## What you have to do
In the listing below, how many lines hold "automatic"? Give the number only.
** Records provided follows **
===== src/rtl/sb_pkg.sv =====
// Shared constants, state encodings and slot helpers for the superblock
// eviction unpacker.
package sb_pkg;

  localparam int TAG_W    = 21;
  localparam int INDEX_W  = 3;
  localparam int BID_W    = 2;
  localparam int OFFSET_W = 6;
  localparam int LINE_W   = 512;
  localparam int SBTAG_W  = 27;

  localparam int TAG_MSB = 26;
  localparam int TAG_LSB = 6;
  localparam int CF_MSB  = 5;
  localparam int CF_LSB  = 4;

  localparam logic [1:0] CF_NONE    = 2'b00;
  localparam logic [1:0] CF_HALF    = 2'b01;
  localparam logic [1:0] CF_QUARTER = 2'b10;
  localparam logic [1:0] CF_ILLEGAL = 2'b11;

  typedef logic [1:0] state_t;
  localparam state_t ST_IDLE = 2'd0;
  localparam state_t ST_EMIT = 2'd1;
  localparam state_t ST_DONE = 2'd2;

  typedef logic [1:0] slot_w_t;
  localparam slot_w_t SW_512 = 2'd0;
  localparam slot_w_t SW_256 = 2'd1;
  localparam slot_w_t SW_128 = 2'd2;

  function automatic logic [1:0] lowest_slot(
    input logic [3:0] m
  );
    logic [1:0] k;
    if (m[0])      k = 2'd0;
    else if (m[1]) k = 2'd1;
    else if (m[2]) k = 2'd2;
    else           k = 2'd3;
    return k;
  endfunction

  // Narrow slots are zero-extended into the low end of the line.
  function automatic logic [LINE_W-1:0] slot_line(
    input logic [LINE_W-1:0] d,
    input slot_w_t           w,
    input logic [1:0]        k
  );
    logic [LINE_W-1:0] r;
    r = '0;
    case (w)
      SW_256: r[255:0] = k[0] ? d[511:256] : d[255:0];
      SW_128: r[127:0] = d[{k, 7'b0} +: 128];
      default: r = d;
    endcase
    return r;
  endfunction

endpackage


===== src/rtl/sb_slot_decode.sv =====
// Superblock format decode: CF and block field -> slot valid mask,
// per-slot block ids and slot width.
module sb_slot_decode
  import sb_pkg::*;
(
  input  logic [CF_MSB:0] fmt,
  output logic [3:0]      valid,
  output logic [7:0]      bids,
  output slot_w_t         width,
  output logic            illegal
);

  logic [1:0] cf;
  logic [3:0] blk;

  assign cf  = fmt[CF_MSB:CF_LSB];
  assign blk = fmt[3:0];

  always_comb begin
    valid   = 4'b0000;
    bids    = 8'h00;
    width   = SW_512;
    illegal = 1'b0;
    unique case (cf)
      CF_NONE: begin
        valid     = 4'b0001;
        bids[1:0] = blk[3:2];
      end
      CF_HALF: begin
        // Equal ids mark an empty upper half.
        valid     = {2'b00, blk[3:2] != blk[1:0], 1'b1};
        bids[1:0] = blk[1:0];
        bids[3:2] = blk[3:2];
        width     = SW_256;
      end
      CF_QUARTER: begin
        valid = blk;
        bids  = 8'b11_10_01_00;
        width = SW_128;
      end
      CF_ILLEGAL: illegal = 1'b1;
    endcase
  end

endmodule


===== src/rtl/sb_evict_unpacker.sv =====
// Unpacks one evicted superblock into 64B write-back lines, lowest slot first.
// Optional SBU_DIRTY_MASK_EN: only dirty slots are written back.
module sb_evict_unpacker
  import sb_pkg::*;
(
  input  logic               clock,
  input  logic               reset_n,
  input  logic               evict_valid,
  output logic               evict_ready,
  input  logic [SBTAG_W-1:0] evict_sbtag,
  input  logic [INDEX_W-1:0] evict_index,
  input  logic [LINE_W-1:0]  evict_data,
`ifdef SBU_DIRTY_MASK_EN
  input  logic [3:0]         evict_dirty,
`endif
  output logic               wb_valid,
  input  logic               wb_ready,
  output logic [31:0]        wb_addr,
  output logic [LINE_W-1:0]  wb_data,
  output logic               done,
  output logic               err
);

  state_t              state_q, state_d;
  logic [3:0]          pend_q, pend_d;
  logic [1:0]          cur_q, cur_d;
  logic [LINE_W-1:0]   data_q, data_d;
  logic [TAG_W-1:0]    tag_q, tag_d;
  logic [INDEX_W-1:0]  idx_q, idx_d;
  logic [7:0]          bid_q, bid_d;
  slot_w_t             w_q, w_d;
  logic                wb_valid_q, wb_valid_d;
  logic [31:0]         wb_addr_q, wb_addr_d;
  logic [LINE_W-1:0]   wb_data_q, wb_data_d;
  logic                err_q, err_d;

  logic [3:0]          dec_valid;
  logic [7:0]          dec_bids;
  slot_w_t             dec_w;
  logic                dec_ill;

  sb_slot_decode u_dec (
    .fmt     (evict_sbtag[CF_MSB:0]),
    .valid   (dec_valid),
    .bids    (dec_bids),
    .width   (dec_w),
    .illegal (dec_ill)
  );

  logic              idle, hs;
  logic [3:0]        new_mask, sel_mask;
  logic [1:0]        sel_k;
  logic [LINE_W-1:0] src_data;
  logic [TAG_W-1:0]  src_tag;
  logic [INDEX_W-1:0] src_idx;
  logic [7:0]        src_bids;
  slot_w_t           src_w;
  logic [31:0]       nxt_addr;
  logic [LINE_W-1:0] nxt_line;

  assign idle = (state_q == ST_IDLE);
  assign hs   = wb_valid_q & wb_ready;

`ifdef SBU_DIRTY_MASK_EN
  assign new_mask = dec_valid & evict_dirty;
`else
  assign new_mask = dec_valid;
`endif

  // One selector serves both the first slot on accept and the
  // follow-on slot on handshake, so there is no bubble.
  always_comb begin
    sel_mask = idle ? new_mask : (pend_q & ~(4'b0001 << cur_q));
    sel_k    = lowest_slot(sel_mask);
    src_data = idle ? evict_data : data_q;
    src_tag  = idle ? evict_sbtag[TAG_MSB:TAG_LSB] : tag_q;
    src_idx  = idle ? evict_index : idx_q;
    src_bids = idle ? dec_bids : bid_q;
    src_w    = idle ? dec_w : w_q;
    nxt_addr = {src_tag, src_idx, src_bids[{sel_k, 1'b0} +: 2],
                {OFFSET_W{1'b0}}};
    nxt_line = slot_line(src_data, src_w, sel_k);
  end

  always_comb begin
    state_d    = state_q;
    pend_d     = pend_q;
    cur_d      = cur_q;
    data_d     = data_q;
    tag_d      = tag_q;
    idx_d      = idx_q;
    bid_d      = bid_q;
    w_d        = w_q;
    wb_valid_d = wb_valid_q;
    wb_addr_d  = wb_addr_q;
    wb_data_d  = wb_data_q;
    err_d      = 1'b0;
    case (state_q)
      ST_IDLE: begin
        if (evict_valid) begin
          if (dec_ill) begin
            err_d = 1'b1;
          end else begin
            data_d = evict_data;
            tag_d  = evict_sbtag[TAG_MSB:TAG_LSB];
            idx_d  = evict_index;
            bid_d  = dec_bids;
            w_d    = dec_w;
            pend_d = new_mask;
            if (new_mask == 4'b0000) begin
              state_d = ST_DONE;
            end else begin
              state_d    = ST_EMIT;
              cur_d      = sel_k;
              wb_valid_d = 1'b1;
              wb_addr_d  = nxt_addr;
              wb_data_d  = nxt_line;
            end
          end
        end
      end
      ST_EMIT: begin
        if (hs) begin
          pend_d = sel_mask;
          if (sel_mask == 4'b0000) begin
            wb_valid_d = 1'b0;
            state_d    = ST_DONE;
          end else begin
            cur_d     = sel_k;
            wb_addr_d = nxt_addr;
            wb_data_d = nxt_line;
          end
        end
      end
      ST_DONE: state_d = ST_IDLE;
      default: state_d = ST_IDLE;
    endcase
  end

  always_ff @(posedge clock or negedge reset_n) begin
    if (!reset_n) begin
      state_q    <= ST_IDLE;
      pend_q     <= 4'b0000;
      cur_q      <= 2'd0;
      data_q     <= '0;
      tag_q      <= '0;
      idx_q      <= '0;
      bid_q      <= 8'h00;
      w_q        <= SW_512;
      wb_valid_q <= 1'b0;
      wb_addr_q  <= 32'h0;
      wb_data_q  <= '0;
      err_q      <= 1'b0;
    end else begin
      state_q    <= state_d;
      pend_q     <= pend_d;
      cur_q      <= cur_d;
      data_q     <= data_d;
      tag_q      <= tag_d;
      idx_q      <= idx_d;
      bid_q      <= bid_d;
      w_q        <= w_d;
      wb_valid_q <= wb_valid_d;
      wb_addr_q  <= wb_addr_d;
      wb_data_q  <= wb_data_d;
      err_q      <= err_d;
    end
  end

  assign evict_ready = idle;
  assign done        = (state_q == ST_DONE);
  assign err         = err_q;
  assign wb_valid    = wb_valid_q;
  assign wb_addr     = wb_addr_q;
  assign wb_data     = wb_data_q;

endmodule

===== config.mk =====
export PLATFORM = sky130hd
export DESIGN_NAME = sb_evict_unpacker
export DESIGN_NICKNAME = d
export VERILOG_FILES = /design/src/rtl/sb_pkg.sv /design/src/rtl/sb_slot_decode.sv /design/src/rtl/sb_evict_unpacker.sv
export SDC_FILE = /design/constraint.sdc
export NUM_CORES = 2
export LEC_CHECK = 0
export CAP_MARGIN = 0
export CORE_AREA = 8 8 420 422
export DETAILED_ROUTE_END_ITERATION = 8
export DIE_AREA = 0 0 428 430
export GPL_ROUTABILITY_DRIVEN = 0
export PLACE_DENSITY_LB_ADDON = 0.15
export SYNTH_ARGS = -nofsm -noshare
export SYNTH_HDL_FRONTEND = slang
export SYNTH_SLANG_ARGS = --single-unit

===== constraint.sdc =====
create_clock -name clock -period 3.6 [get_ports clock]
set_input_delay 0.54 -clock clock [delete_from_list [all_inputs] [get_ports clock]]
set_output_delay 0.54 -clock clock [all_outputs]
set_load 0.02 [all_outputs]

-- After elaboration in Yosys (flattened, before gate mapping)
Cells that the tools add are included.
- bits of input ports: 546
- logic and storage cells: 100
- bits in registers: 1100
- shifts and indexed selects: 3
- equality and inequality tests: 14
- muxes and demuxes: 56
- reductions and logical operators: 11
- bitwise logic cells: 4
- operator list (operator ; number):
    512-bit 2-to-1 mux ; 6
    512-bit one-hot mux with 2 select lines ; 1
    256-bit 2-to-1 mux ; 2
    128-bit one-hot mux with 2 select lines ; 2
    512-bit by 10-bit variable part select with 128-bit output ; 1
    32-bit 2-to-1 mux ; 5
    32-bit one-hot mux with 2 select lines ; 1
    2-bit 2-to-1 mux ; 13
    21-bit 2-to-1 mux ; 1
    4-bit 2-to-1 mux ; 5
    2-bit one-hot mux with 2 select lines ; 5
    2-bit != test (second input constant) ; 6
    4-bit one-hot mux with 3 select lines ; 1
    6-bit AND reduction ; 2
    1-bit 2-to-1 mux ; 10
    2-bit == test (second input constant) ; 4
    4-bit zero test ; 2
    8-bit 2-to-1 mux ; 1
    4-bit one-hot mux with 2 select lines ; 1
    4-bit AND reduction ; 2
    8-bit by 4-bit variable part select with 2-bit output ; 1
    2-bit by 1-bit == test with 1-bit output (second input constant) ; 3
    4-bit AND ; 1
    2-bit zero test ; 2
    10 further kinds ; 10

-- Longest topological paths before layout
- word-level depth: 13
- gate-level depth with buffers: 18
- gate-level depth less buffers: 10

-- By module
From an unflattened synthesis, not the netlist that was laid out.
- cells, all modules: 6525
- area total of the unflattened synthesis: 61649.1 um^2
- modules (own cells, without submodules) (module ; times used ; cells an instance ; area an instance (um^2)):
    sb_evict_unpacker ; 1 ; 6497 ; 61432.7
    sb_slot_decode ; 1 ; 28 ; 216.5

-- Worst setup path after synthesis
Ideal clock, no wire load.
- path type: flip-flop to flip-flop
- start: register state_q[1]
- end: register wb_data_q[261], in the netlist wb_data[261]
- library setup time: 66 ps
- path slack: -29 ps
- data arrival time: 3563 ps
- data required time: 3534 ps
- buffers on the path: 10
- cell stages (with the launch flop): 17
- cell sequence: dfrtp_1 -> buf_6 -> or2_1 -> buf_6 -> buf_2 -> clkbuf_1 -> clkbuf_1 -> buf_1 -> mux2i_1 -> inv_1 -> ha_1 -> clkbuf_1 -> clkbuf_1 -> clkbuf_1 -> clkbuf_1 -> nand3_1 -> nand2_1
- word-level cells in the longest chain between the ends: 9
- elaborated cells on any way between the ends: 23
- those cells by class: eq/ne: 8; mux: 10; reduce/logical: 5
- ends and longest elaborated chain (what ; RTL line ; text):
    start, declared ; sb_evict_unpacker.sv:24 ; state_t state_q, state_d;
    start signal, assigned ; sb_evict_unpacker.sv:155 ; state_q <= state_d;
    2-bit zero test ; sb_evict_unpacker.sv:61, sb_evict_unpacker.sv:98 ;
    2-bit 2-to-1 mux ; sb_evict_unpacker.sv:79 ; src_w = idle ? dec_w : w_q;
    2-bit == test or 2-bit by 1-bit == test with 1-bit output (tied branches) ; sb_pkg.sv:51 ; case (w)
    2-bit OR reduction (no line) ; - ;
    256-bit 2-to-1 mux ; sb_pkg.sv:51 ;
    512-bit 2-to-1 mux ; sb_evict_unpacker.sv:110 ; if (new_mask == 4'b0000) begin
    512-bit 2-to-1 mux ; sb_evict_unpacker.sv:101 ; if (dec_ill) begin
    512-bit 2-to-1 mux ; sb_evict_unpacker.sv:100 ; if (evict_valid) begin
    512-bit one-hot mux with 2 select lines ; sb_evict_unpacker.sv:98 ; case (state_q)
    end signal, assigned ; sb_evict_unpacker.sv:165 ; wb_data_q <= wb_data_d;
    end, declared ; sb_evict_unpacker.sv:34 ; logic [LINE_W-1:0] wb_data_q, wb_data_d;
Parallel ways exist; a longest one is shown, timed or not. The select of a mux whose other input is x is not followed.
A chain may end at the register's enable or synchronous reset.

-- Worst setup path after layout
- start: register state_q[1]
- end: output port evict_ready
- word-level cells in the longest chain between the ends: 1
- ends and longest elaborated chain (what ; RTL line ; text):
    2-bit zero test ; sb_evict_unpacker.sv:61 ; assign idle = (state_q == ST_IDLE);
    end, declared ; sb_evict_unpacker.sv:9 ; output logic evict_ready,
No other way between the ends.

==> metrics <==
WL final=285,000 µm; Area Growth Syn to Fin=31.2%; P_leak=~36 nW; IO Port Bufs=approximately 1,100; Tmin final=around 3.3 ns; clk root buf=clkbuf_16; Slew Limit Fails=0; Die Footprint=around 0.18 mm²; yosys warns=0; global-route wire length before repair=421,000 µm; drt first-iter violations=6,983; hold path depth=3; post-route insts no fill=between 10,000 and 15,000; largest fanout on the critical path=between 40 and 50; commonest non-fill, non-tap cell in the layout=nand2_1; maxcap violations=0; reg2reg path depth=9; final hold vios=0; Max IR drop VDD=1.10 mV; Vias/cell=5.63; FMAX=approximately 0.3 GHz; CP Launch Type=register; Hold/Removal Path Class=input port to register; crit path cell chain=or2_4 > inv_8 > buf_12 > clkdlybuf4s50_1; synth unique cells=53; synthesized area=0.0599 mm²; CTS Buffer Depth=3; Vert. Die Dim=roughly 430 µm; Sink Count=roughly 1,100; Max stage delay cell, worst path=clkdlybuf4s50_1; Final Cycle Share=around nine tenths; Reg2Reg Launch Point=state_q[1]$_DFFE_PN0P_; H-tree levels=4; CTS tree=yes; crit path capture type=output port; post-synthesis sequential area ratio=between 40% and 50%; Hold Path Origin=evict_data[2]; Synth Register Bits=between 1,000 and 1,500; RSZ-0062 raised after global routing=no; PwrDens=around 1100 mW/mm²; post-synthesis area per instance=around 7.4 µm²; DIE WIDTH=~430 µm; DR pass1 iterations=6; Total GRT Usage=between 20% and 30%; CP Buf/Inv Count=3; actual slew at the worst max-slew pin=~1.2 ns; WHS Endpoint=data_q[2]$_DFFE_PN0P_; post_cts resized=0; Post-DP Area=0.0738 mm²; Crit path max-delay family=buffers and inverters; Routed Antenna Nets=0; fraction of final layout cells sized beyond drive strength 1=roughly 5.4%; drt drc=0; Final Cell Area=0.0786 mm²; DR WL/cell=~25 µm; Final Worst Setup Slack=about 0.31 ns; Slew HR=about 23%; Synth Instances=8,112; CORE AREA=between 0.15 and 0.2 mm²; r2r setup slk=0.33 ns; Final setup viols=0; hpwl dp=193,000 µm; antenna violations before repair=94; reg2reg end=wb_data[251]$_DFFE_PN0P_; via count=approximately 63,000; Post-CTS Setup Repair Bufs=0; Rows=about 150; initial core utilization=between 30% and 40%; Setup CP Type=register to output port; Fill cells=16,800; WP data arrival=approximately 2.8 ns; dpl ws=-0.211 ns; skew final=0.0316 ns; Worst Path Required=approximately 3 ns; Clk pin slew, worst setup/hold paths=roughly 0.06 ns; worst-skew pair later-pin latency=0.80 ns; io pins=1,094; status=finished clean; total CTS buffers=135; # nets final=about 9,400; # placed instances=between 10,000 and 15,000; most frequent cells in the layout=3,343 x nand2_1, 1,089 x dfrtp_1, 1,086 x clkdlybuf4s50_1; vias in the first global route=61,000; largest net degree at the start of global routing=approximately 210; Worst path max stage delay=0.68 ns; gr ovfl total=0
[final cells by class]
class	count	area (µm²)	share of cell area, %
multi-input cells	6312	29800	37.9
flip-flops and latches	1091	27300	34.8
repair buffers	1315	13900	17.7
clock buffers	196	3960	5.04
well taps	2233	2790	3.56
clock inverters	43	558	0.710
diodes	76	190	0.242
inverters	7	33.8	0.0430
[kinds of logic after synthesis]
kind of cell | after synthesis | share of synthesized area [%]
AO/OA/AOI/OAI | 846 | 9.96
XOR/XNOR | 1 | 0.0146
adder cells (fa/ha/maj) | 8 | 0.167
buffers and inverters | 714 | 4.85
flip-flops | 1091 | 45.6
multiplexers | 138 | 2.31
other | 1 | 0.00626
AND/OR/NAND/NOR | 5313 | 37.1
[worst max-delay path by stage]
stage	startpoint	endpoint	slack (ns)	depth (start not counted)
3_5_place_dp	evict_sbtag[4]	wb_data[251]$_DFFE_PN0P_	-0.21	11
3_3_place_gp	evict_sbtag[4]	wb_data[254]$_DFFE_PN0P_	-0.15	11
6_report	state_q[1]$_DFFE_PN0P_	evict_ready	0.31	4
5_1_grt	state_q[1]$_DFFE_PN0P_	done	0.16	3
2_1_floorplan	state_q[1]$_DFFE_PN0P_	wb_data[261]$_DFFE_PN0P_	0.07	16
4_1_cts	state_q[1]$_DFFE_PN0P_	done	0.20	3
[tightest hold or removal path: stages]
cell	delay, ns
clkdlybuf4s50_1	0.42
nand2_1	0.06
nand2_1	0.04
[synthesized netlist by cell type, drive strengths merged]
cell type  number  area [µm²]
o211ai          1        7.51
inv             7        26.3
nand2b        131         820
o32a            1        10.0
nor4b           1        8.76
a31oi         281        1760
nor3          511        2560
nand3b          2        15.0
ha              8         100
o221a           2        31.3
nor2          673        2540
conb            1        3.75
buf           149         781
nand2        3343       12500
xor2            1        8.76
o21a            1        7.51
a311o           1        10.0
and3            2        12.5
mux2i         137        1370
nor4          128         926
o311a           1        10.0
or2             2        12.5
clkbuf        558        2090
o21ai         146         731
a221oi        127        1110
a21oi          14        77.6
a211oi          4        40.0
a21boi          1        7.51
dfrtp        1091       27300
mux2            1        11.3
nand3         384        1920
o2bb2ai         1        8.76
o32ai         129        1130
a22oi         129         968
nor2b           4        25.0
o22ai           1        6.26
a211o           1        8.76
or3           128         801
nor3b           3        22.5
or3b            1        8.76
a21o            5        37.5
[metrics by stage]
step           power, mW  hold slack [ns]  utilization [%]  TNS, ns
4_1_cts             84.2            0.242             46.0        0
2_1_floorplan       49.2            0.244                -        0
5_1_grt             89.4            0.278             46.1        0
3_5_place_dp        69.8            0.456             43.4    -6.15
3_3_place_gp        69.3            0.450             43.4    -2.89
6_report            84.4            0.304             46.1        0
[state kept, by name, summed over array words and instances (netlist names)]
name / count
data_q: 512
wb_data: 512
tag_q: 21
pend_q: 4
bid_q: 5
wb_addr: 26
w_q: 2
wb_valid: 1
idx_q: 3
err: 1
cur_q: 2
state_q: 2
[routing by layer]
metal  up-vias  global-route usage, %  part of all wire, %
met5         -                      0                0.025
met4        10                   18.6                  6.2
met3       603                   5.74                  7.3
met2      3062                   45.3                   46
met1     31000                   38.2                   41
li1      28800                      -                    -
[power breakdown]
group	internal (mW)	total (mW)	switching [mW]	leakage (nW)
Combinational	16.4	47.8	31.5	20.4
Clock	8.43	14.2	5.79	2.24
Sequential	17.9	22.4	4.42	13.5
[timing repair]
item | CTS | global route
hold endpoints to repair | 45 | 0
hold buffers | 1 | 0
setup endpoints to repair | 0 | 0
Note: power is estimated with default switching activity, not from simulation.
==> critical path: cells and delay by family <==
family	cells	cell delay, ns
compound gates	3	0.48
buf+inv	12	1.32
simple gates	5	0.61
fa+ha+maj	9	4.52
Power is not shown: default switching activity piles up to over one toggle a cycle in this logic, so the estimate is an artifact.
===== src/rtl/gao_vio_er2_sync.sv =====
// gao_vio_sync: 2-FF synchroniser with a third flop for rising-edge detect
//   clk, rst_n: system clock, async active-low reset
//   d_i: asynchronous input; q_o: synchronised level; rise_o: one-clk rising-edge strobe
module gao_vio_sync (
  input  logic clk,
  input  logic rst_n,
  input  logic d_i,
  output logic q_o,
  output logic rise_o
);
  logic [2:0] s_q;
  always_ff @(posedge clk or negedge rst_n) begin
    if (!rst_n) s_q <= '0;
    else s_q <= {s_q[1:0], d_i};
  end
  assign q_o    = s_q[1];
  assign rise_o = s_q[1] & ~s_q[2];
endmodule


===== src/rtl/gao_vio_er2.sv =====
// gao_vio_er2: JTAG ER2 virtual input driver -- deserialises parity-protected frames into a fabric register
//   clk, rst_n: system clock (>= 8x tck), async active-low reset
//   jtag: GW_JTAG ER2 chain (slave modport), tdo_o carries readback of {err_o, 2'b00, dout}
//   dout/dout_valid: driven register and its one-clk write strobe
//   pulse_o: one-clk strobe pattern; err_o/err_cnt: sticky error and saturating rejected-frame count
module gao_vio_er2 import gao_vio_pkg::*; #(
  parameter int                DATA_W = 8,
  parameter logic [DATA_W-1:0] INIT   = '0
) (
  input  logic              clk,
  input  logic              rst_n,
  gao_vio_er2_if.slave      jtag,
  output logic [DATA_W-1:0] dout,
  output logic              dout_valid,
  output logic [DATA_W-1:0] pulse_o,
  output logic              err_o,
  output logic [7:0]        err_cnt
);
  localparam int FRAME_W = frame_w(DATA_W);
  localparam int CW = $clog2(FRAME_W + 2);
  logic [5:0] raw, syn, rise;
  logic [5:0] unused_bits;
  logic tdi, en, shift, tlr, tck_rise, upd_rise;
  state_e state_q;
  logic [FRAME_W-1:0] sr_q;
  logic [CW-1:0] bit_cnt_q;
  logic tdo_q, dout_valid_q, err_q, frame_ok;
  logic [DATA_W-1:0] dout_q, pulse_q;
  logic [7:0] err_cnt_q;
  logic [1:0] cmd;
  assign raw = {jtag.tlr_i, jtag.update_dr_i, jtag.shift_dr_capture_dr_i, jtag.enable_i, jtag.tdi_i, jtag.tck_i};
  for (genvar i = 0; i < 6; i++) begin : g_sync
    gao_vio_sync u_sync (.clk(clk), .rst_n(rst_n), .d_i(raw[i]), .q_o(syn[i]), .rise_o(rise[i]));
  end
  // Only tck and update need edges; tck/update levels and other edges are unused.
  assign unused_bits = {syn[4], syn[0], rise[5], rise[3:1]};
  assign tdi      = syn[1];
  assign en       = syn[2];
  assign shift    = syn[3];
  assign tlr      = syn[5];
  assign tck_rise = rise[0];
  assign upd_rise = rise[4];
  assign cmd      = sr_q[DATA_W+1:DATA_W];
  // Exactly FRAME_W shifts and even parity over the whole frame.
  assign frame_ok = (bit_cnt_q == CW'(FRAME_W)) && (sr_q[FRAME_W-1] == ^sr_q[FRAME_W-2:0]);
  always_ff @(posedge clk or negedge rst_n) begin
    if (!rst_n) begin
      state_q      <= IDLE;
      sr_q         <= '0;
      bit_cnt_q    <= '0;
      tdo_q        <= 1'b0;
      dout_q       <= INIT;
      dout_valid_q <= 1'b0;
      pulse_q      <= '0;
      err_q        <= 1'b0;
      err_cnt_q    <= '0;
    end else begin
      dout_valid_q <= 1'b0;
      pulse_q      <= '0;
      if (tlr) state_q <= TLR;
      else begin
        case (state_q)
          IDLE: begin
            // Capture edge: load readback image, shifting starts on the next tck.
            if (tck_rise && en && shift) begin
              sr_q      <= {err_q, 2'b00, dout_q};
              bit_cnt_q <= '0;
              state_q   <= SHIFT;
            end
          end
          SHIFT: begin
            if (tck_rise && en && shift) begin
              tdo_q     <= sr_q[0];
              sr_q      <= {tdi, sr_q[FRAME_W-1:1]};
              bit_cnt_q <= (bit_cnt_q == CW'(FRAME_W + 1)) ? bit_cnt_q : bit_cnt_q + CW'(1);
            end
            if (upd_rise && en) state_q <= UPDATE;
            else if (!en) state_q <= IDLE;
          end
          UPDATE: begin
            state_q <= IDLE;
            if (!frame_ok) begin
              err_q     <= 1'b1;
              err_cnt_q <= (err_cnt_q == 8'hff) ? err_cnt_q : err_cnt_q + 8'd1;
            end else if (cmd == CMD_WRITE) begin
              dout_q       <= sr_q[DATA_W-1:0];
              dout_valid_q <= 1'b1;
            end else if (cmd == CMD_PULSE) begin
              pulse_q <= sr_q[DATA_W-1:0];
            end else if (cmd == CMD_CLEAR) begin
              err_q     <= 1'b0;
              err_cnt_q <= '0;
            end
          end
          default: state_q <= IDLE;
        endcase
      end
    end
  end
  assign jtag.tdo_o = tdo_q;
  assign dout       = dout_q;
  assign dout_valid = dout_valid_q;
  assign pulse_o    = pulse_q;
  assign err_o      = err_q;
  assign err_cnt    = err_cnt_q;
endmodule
** End of Records provided **
## Written solution
2